[Stored data entries]
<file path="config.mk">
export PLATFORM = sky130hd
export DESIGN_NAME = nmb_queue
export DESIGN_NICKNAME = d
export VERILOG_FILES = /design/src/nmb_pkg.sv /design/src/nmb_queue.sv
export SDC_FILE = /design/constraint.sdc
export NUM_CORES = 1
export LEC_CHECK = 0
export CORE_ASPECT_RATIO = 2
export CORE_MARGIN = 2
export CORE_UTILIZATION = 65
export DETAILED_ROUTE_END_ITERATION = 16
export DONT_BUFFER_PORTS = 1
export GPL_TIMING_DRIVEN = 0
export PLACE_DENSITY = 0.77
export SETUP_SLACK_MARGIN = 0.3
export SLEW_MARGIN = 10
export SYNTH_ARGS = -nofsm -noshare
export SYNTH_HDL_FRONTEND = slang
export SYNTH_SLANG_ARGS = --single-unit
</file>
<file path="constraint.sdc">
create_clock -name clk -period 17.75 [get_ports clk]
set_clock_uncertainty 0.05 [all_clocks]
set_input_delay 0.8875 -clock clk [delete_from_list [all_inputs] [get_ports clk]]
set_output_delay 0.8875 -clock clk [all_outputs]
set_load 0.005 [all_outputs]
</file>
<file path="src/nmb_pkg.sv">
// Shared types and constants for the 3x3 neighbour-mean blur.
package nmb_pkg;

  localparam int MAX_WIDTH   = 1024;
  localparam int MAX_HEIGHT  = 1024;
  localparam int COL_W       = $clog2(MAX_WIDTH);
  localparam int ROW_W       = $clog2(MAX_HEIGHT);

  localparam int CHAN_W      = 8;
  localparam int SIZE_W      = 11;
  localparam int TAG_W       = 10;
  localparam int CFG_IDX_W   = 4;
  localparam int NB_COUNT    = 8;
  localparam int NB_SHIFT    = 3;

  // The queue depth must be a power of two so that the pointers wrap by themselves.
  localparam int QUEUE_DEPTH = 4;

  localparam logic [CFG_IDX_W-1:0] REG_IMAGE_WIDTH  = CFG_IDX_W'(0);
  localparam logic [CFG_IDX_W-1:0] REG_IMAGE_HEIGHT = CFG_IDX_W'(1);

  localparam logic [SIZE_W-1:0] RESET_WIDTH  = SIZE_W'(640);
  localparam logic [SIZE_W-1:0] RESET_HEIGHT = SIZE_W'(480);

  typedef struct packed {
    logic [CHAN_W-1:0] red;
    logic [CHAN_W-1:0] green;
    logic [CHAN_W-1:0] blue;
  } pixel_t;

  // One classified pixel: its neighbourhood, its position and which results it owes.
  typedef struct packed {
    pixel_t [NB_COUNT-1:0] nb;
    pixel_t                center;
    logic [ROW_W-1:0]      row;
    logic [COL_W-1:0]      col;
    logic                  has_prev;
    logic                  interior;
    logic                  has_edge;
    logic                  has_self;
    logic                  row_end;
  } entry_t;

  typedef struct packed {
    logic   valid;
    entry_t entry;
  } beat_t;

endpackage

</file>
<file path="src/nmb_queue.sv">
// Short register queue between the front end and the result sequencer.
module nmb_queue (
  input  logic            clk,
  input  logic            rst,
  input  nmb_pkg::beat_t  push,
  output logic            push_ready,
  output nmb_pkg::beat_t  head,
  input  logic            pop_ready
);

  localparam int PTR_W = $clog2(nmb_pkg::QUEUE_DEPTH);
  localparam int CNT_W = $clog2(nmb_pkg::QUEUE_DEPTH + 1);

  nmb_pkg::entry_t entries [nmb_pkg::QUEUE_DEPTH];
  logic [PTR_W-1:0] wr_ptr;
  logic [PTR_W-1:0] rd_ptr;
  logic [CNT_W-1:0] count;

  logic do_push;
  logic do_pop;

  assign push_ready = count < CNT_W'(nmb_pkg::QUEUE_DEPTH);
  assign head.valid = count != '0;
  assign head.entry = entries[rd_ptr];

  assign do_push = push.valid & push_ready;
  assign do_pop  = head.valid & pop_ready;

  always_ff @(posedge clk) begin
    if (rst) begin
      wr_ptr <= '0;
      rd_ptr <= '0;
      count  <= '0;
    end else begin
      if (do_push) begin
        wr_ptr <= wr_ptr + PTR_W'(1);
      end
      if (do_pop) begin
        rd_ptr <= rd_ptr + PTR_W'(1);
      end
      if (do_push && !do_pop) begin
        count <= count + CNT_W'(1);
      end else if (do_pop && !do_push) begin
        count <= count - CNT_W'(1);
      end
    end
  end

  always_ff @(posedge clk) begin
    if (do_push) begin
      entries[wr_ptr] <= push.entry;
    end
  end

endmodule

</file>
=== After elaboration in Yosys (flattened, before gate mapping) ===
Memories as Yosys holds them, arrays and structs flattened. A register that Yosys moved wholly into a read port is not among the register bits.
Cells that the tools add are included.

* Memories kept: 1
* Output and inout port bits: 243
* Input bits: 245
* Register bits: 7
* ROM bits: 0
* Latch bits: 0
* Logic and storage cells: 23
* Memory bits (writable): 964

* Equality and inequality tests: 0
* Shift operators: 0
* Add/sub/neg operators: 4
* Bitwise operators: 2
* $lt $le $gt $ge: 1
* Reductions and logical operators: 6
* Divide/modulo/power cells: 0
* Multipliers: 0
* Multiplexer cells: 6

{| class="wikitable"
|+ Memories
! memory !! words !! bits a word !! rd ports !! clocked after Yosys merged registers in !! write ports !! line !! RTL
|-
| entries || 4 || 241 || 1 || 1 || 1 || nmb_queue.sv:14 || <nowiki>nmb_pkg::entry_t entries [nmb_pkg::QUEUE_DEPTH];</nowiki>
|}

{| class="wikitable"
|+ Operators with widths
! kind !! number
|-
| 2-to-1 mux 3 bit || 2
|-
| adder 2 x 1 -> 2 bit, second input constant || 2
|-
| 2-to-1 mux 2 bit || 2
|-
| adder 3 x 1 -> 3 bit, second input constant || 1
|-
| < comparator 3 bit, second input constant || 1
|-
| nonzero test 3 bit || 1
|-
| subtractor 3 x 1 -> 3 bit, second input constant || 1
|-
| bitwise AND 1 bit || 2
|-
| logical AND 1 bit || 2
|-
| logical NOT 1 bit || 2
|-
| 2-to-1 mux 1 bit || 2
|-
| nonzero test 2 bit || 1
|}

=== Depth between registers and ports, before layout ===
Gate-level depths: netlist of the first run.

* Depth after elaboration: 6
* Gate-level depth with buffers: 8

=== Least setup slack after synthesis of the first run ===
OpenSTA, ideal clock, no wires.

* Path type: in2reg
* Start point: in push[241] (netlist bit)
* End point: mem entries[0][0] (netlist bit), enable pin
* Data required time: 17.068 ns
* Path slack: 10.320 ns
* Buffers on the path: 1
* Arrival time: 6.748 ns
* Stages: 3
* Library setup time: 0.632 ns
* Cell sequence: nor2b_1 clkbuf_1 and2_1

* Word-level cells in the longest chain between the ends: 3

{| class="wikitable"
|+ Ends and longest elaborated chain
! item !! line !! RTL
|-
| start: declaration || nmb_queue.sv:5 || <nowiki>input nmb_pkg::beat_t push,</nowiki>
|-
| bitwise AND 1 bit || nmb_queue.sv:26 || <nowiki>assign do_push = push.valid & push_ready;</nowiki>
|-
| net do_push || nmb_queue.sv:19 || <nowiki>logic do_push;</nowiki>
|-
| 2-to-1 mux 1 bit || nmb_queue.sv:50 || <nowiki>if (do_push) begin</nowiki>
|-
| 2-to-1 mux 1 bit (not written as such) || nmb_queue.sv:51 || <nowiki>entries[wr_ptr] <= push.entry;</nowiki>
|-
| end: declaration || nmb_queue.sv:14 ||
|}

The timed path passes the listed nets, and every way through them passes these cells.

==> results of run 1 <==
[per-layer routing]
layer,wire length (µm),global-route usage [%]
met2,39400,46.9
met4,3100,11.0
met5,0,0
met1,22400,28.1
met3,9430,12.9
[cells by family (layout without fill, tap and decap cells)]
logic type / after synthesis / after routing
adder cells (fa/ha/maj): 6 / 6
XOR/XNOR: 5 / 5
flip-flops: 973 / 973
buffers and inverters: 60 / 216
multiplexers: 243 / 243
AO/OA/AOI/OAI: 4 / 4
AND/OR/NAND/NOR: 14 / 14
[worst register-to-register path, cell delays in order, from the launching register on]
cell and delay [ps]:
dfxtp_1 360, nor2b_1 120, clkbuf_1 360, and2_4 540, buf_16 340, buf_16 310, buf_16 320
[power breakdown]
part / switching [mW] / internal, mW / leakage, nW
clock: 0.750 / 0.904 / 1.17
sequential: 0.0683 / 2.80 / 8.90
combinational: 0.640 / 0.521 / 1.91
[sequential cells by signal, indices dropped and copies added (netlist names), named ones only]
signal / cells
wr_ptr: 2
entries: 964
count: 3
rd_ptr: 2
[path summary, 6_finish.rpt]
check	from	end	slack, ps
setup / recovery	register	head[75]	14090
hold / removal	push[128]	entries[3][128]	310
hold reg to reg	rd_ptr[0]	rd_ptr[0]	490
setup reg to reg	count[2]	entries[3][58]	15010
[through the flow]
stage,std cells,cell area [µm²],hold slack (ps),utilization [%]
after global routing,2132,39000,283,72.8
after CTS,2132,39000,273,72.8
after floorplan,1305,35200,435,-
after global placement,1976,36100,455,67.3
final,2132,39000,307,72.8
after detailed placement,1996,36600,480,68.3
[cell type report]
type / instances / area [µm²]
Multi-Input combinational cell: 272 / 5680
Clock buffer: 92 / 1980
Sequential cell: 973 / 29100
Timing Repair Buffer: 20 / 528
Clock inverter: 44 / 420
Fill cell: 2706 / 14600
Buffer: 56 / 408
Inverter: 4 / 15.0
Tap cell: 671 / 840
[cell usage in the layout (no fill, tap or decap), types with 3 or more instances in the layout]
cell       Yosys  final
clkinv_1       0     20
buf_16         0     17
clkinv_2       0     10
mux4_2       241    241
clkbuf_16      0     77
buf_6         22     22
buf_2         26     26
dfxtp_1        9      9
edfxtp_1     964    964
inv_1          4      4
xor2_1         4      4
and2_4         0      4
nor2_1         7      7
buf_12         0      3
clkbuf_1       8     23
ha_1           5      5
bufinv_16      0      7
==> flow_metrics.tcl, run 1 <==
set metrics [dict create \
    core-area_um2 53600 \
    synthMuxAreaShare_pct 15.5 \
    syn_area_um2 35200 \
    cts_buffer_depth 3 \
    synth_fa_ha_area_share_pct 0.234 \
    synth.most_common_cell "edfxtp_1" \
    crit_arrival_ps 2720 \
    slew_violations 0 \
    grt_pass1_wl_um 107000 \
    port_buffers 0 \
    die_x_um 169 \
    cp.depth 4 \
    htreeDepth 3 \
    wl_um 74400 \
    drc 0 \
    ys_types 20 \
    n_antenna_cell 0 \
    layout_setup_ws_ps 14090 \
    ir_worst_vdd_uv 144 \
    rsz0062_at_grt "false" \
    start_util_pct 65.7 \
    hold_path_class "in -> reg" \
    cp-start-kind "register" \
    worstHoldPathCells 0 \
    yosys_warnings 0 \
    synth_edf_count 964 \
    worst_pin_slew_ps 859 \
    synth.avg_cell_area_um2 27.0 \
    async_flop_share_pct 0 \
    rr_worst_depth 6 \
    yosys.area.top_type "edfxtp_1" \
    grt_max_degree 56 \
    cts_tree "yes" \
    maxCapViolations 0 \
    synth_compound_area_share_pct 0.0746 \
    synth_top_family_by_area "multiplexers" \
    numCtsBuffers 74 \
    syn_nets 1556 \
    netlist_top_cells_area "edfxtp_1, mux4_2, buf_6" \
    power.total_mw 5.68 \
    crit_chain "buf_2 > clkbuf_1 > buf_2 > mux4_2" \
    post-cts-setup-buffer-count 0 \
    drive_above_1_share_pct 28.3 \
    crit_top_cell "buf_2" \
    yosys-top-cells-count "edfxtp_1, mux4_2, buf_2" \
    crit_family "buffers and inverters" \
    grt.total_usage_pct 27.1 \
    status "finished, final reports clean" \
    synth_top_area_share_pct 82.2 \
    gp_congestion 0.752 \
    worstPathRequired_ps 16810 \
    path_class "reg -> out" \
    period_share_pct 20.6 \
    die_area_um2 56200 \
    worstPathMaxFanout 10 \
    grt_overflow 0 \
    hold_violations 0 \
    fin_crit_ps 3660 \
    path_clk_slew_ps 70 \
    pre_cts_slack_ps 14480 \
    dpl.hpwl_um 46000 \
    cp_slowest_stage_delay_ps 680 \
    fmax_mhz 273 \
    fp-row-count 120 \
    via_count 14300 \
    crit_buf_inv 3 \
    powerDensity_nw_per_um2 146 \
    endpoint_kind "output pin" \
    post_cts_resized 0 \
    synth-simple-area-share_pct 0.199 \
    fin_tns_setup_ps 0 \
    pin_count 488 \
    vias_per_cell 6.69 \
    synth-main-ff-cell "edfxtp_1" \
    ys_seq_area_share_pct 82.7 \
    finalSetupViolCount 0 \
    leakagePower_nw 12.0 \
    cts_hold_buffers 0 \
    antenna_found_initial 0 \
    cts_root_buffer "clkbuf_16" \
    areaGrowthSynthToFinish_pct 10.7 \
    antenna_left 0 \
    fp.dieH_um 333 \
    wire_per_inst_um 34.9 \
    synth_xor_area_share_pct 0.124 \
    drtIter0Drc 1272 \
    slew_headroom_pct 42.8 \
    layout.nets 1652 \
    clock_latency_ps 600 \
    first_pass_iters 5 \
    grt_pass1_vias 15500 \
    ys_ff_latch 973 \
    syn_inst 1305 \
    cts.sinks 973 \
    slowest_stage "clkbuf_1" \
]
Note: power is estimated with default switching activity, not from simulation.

◆ Goal of the exercise
Please give back, exactly as it stands above, the stretch from the line with "combinational: 0.640 / 0.521 / 1.91" through the line with "setup reg to", and no line outside it.

◆ Task solution
combinational: 0.640 / 0.521 / 1.91
[sequential cells by signal, indices dropped and copies added (netlist names), named ones only]
signal / cells
wr_ptr: 2
entries: 964
count: 3
rd_ptr: 2
[path summary, 6_finish.rpt]
check	from	end	slack, ps
setup / recovery	register	head[75]	14090
hold / removal	push[128]	entries[3][128]	310
hold reg to reg	rd_ptr[0]	rd_ptr[0]	490
setup reg to reg	count[2]	entries[3][58]	15010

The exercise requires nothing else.